I like show business more than the entertainment industry or, heaven forbid, the arts. I’m from non-hugging stock too. I still struggle with it. We are all reflecting more than usual. Hopefully we learn something useful from what we see. Normal seems a long way away.

Carolyn K.
I identify Ruth. My son and his wife came down to visit me last week and we broke ALL the rules and shared massive, missed, loving bear hugs. I always thought of the theatre people as the family I picked.

Christie M.
You can visit with your family if you stay 10 feet apart! Wear masks. Just assume everyone has it and be safe. Xox
We weren’t that strict.

Susan J.
She sent an air-hug.

April 30, 2020

Isolation Diary: To swab or not to swab? A negative one day could be a positive the next. Yet…if everyone in my family was negative one day, we could, on that day, gather, have a meal, play a game, and hug when we said good-bye. Or, I could rush to visit a negative friend! If I’m positive, I hunker down even more, until I’m negative. Another test. And how fast does one receive the results? Minutes? Days? In other musings: today, or rather yesterday, Wednesday, was Fig’s (my grandson) 1st birthday. I have to say, all the young and very young people I know give me great hope for our future. And here’s a big Thank You to their parents!

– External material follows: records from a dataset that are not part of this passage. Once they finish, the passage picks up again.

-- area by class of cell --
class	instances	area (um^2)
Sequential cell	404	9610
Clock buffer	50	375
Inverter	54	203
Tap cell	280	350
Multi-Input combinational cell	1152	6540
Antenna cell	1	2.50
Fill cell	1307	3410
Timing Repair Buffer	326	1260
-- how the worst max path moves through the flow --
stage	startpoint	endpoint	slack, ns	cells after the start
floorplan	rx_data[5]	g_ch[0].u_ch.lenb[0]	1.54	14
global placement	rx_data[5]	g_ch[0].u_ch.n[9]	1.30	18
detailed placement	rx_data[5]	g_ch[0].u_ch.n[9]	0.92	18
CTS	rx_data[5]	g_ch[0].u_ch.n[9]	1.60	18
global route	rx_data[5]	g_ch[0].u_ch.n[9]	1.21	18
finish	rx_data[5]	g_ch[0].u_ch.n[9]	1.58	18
Context: an optimization exercise on an open-source flow, tuned for small area, a short achievable clock period and few clock cycles. The choices shown serve that exercise and are no tape-out recipe.
Only simulation tests tie the RTL to the original design; equivalence was not proved.
No activity file was given, so power comes from the tool's default toggle rates.

==> design.v <==
module rlwe_sampler (
    input  wire        clk,
    input  wire        rst_n,
    input  wire [1:0]  cfg_mode,
    input  wire [31:0] cfg_q,
    input  wire [4:0]  cfg_frac,
    input  wire [31:0] cfg_mu,
    input  wire [31:0] cfg_sigma,
    input  wire [6:0]  cfg_cdt_len,
    input  wire [31:0] cfg_cdt_offset,
    input  wire        cdt_we,
    input  wire [5:0]  cdt_addr,
    input  wire [31:0] cdt_wdata,
    input  wire        ent_valid,
    output wire        ent_ready,
    input  wire [31:0] ent_data,
    output reg         out_valid,
    output reg         out_reject,
    output reg  [31:0] out_data
);
    localparam M_GSMP = 2'd0;
    localparam M_GCDT = 2'd1;
    localparam M_UNIF = 2'd2;
    function automatic ge32(input [31:0] a, input [31:0] b);
        reg [31:0] g, p;
        integer i, s;
        begin
            g = a & ~b;
            p = a | ~b;
            for (s = 1; s < 32; s = s * 2)
                for (i = 0; i < 32; i = i + 2 * s) begin
                    g[i+2*s-1] = g[i+2*s-1] | (p[i+2*s-1] & g[i+s-1]);
                    p[i+2*s-1] = p[i+2*s-1] & p[i+s-1];
                end
            ge32 = g[31] | p[31];
        end
    endfunction
    reg [1:0]  c_mode;
    reg [31:0] c_q;
    reg [4:0]  c_frac;
    reg [31:0] c_mu;
    reg [31:0] c_sigma;
    reg [6:0]  c_len;
    reg [31:0] c_off;
    always @(posedge clk) begin
        c_mode  <= cfg_mode;
        c_q     <= cfg_q;
        c_frac  <= cfg_frac;
        c_mu    <= cfg_mu;
        c_sigma <= cfg_sigma;
        c_len   <= cfg_cdt_len;
        c_off   <= cfg_cdt_offset;
    end
    reg        we_r;
    reg [5:0]  wa_r;
    reg [31:0] wd_r;
    always @(posedge clk) begin
        we_r <= cdt_we & rst_n;
        wa_r <= cdt_addr;
        wd_r <= cdt_wdata;
    end
    reg [31:0] cdt_lo [0:15];
    always @(posedge clk) begin
        if (we_r && wa_r[5:4] == 2'd0)
            cdt_lo[wa_r[3:0]] <= wd_r;
    end
    reg  [5:0]  ptr;
    reg  [31:0] ring [0:47];
    wire [5:0]  we_e   = wa_r - 6'd16;
    wire [6:0]  we_s0  = {1'b0, we_e} + {1'b0, ptr} + 7'd1;
    wire [5:0]  we_s   = (we_s0 >= 7'd48) ? (we_s0 - 7'd48) : we_s0[5:0];
    wire        we_hi  = we_r && (wa_r[5:4] != 2'd0);
    integer ri;
    always @(posedge clk) begin
        for (ri = 0; ri < 48; ri = ri + 1) begin
            if (we_hi && we_s == ri)
                ring[ri] <= (ri % 2 == 1) ? ~wd_r : wd_r;
            else
                ring[ri] <= ~ring[(ri + 47) % 48];
        end
    end
    always @(posedge clk) begin
        if (!rst_n)
            ptr <= 6'd0;
        else
            ptr <= (ptr == 6'd47) ? 6'd0 : ptr + 6'd1;
    end
    wire [5:0] tap_e = (ptr == 6'd0) ? 6'd0 : 6'd48 - ptr;
    reg        ready;        
    reg        busy;         
    reg        solo;         
    reg        have_low;     
    reg        v1;
    reg [31:0] w1;
    reg        hb1;          
    assign ent_ready = ready;
    wire take      = ent_valid & ready;
    wire wide_live = (cfg_mode == M_UNIF) && cfg_q[31] && (cfg_q[30:0] != 31'd0);
    wire low_take  = take & wide_live & ~have_low;
    function automatic multi33(input [32:0] a);
        reg [32:0] y, m;
        integer i, st;
        begin
            y = a;
            m = 33'd0;
            for (st = 1; st < 33; st = st * 2)
                for (i = 0; i + st < 33; i = i + 2 * st) begin
                    m[i] = m[i] | m[i+st] | (y[i] & y[i+st]);
                    y[i] = y[i] | y[i+st];
                end
            multi33 = m[0];
        end
    endfunction
    function automatic [5:0] low33(input [32:0] a);
        reg [32:0] y;
        reg [5:0]  p [0:32];
        integer i, st;
        begin
            y = a;
            for (i = 0; i < 33; i = i + 1)
                p[i] = i[5:0];
            for (st = 1; st < 33; st = st * 2)
                for (i = 0; i + st < 33; i = i + 2 * st) begin
                    if (!y[i]) p[i] = p[i+st];
                    y[i] = y[i] | y[i+st];
                end
            low33 = p[0];
        end
    endfunction
    wire [32:0] terms_live = {cfg_mu != 32'd0, cfg_sigma};
    wire solo_live = ((cfg_mode == M_GSMP) && multi33(terms_live)) ||
                     ((cfg_mode == M_GCDT) && (cfg_cdt_len > 7'd16));
    reg  [5:0]  tp;          
    reg         it1;         
    reg         yv, yf, yl;
    reg  [65:0] y;
    wire [32:0] terms = {c_mu != 32'd0, c_sigma};
    reg  [32:0] above;
    integer ai;
    always @(*) begin
        for (ai = 0; ai < 33; ai = ai + 1)
            above[ai] = (ai > tp);
    end
    wire [32:0] t_rest = terms & above;
    wire        t_more = (c_mode == M_GSMP) && (t_rest != 33'd0);
    wire [31:0] t_op   = tp[5] ? c_mu : w1;
    wire [4:0]  t_sh   = tp[5] ? c_frac : tp[4:0];
    wire [65:0] t_val  = $signed({{34{t_op[31]}}, t_op}) <<< t_sh;
    reg  [15:0] cdt_hit;
    integer ci;
    always @(*) begin
        for (ci = 0; ci < 16; ci = ci + 1)
            cdt_hit[ci] = (ci < c_len) && ge32(w1, cdt_lo[ci]);
    end
    wire [32:0] two_q_m2 = {c_q[31:1], 2'b00};
    wire        c_wide   = c_q[31] && (c_q[30:0] != 31'd0);
    reg  [31:0] q_smear;
    integer mi;
    always @(*) begin
        q_smear = c_q;
        for (mi = 1; mi < 32; mi = mi * 2)
            q_smear = q_smear | (q_smear >> mi);
    end
    wire [32:0] unif_mask = {q_smear, 1'b1};
    wire [32:0] unif_t  = c_wide ? {hb1, w1} : ({1'b0, w1} & unif_mask);
    wire        unif_rj = (unif_t > two_q_m2);
    wire [33:0] ux = {1'b0, unif_t} - {2'b00, c_q[31:1], 1'b0};    
    wire [31:0] unif_res = ux[33] ? (unif_t[31:0] + 32'd1) : ux[31:0];
    wire        c_unif   = (c_mode == M_UNIF);
    reg  [65:0] s1_val;
    always @(*) begin
        case (c_mode)
            M_GSMP:  s1_val = t_val;
            default: s1_val = {50'd0, cdt_hit};
        endcase
    end
    reg         d_round;     
    reg  [5:0]  d_sh;        
    reg  [1:0]  d_mode;
    always @(posedge clk) begin
        d_round <= (c_mode == M_GSMP) && (c_frac != 5'd0);
        d_sh    <= ((c_mode == M_GSMP) && (c_frac != 5'd0)) ? {c_frac, 1'b0} : 6'd0;
        d_mode  <= c_mode;
    end
    reg         v3, g3, st3;
    reg  [65:0] x3;
    wire [65:0] s2_sum = (yf ? 66'd0 : x3) + y;
    wire [65:0] s2_shr = $signed(s2_sum) >>> d_sh;
    reg  [65:0] s2_gm, s2_sm;    
    integer gi;
    always @(*) begin
        for (gi = 0; gi < 66; gi = gi + 1) begin
            s2_gm[gi] = d_round && (gi == d_sh - 6'd1);
            s2_sm[gi] = d_round && (gi < d_sh - 6'd1);
        end
    end
    wire        s2_g  = |(s2_sum & s2_gm);
    wire        s2_st = |(s2_sum & s2_sm);
    reg  [4:0]  s2_cnt;
    always @(*) begin
        s2_cnt = 5'd0;
        for (ci = 0; ci < 16; ci = ci + 1)
            s2_cnt = s2_cnt + {4'd0, y[ci]};
    end
    wire        inc = g3 & (st3 | x3[0]);
    wire signed [65:0] cx = $signed({{34{c_off[31]}}, c_off}) + $signed({61'd0, x3[4:0]});
    wire signed [65:0] r3 = (d_mode == M_GCDT) ? cx : $signed(x3) + $signed({65'd0, inc});
    wire        c_long = (c_mode == M_GCDT) && (c_len > 7'd16);
    wire        r_hi0  = (r3[65:32] == 34'd0);
    wire        r_hi1  = (r3[65:32] == {34{1'b1}});
    wire [32:0] r_pq   = {1'b0, r3[31:0]} + {1'b0, c_q};
    wire        pos_ok = r_hi0 && (r3[31:0] < c_q);
    wire        neg_ok = r_hi1 && r_pq[32] && (r_pq[31:0] != 32'd0);
    wire        fast_ok = (pos_ok | neg_ok) & ~c_long;
    wire [31:0] fast_res = r3[65] ? r_pq[31:0] : r3[31:0];
    wire        slow_start = v3 & ~fast_ok;
    localparam R_SCAN = 2'd0, R_ADD = 2'd1, R_RED = 2'd2, R_FIN = 2'd3;
    reg  [1:0]  rs;
    reg         rneg;
    reg  [63:0] rmag;
    reg  [31:0] rrem;
    reg  [6:0]  rcnt;
    reg  [5:0]  scnt;
    wire        tap_hit = ({1'b0, tap_e} < c_len - 7'd16) && ge32(w1, ring[0]);
    wire [63:0] rsum  = rmag + {58'd0, scnt};
    wire [63:0] rbits = rmag ^ {64{rneg}};
    wire [32:0] rsh   = {rrem, rbits[63]};
    wire [32:0] rsub  = rsh - {1'b0, c_q};
    wire        rskip = (rrem == 32'd0) && (rbits[63:56] == 8'd0) && (rcnt > 7'd8);
    wire [31:0] rres  = rneg ? (c_q + ~rrem) : rrem;
    reg busy_n, solo_n, emit;
    always @(*) begin
        emit   = 1'b0;
        busy_n = busy;
        if (!busy) begin
            if ((v3 && fast_ok) || (v1 && c_unif)) emit = 1'b1;
            if (slow_start) busy_n = 1'b1;
        end else if (rs == R_FIN) begin
            emit   = 1'b1;
            busy_n = 1'b0;
        end
        solo_n = solo;
        if (emit) solo_n = 1'b0;
        if (take && solo_live) solo_n = 1'b1;
    end
    always @(posedge clk) begin
        if (!rst_n) begin
            ready     <= 1'b1;
            busy      <= 1'b0;
            solo      <= 1'b0;
            have_low  <= 1'b0;
            v1        <= 1'b0;
            it1       <= 1'b0;
            yv        <= 1'b0;
            v3        <= 1'b0;
            out_valid <= 1'b0;
        end else begin
            ready <= ~busy_n & ~solo_n;
            busy  <= busy_n;
            solo  <= solo_n;
            if (!busy) begin
                if (take) begin
                    if (!(wide_live && have_low))
                        w1 <= ent_data;
                    hb1 <= ent_data[0];
                    if (wide_live)
                        have_low <= ~have_low;
                end
                y   <= s1_val;
                yf  <= ~it1;
                if (v1 && t_more) begin
                    it1 <= 1'b1;
                    tp  <= low33(t_rest);
                    yv  <= 1'b1;
                    yl  <= 1'b0;
                end else begin
                    it1 <= 1'b0;
                    tp  <= low33(terms_live);
                    yv  <= v1 & ~c_unif;
                    yl  <= 1'b1;
                    v1  <= take & ~low_take;
                end
                v3  <= yv & yl;
                g3  <= 1'b0;
                st3 <= 1'b0;
                case (d_mode)
                    M_GSMP: begin
                        if (yl) begin
                            x3  <= s2_shr;
                            g3  <= s2_g;
                            st3 <= s2_st;
                        end else
                            x3  <= s2_sum;
                    end
                    default: x3 <= {61'd0, s2_cnt};
                endcase
                out_valid  <= emit;
                rs   <= c_long ? R_SCAN : R_RED;
                rmag <= r3[63:0];
                rneg <= r3[65];
                scnt <= 6'd0;
                rcnt <= c_long ? 7'd47 : 7'd64;
            end else begin
                out_valid  <= emit;
                case (rs)
                    R_SCAN: begin
                        if (tap_hit) scnt <= scnt + 6'd1;
                        rcnt <= rcnt - 7'd1;
                        if (rcnt == 7'd0) rs <= R_ADD;
                    end
                    R_ADD: begin
                        rmag <= rsum;
                        rneg <= rsum[63];
                        rcnt <= 7'd64;
                        rs   <= R_RED;
                    end
                    R_RED: begin
                        if (rskip) begin
                            rmag <= {rmag[55:0], 8'd0};
                            rcnt <= rcnt - 7'd8;
                        end else begin
                            rmag <= {rmag[62:0], 1'b0};
                            rcnt <= rcnt - 7'd1;
                            if (rcnt == 7'd1)
                                rs <= R_FIN;
                        end
                    end
                    default: ;
                endcase
            end
        end
    end
    always @(posedge clk) begin
        out_reject <= ~busy & c_unif & unif_rj;
        out_data   <= busy ? rres : (c_unif ? unif_res : fast_res);
        rrem       <= (busy && rs == R_RED && !rskip) ? (rsub[32] ? rsh[31:0] : rsub[31:0]) : 32'd0;
    end
endmodule
This design comes from an exercise in tuning for a short achievable clock period and few clock cycles on the open sky130 flow, not from production work. The RTL was checked by simulation tests, not by an equivalence proof against the original design.

## lj372_core
module lj372_core (
    input  wire        clk,
    input  wire        rst,
    output reg         mem_req,
    output reg         mem_we,
    output reg  [11:0] mem_addr,
    output reg  [15:0] mem_wdata,
    input  wire        mem_ready,
    input  wire [15:0] mem_rdata,
    input  wire        con_in_valid,
    input  wire [7:0]  con_in_data,
    output reg         con_in_ready,
    output reg         con_out_valid,
    output reg  [7:0]  con_out_data,
    input  wire        con_out_ready,
    output wire        halted,
    output wire        faulted,
    input  wire [3:0]  dbg_sel,
    output reg  [15:0] dbg_data
);
Settings: LEC_CHECK=0, ABC_CLOCK_PERIOD_IN_PS=4000, CAP_MARGIN=20, CORE_MARGIN=2, CORE_UTILIZATION=40, SETUP_SLACK_MARGIN=5, SLEW_MARGIN=20; clock period 10.0 ns.
run.sh (not shown) runs the stock make flow with config.mk's settings and CLKGATE_MAP_FILE= SYNTH_SCRIPT=/design/flow/synth_recipe.tcl, a recipe that flattens the netlist after the stock synthesis.
The starting point ran to the end with no violations.
Testbench counts at the start, summed over its fixed seeds: cycles 43,237.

Results from Covid tests generally came within 24 to 28 hours, sometimes sooner.


Shaela C.
I don’t mean to be a downer but I know multiple people who have been diagnosed with COVID and received negative tests. One family member received multiple negative tests and has all the symptoms (including being on day 8 with a fever). Fortunately, it appears she has a mild case. The tests aren’t reliable. The best thing to do when receiving a negative result is quarantine as if you have it and then meet up. That’s my (non-medical-professional) advice.

Corey K.
Yes, and the free drive-through testing being provided in L.A. where a self-swab is placed into a vial of liquid before being sent off to be tested is the least accurate test available, with a high false-negative rate. Get the test but please, please — and I hope that whatever literature you get with your result makes this clear – do not take a negative as a confirmed clean bill of health. But I wish you (and all of us) medically sound hugs in the near future
So much differing advice. Information changing weekly, if not daily.

Alisa T.
I hear you. I try to figure out ways to visit my parents and help out and the data and warnings keep me away. I’d happily swab. But my friends and family in the ER healthcare industry would say that testing is scarce, and not reliable, even when they know a patient is infected. So I keep my safe at home and hope for the best. I’m not good like you in terms of gaming and that sort of thing and I’m following you in terms of how you deal with the isolation. I have a partner and canine roommate for the challenge, but you’re doing some things I would never venture into.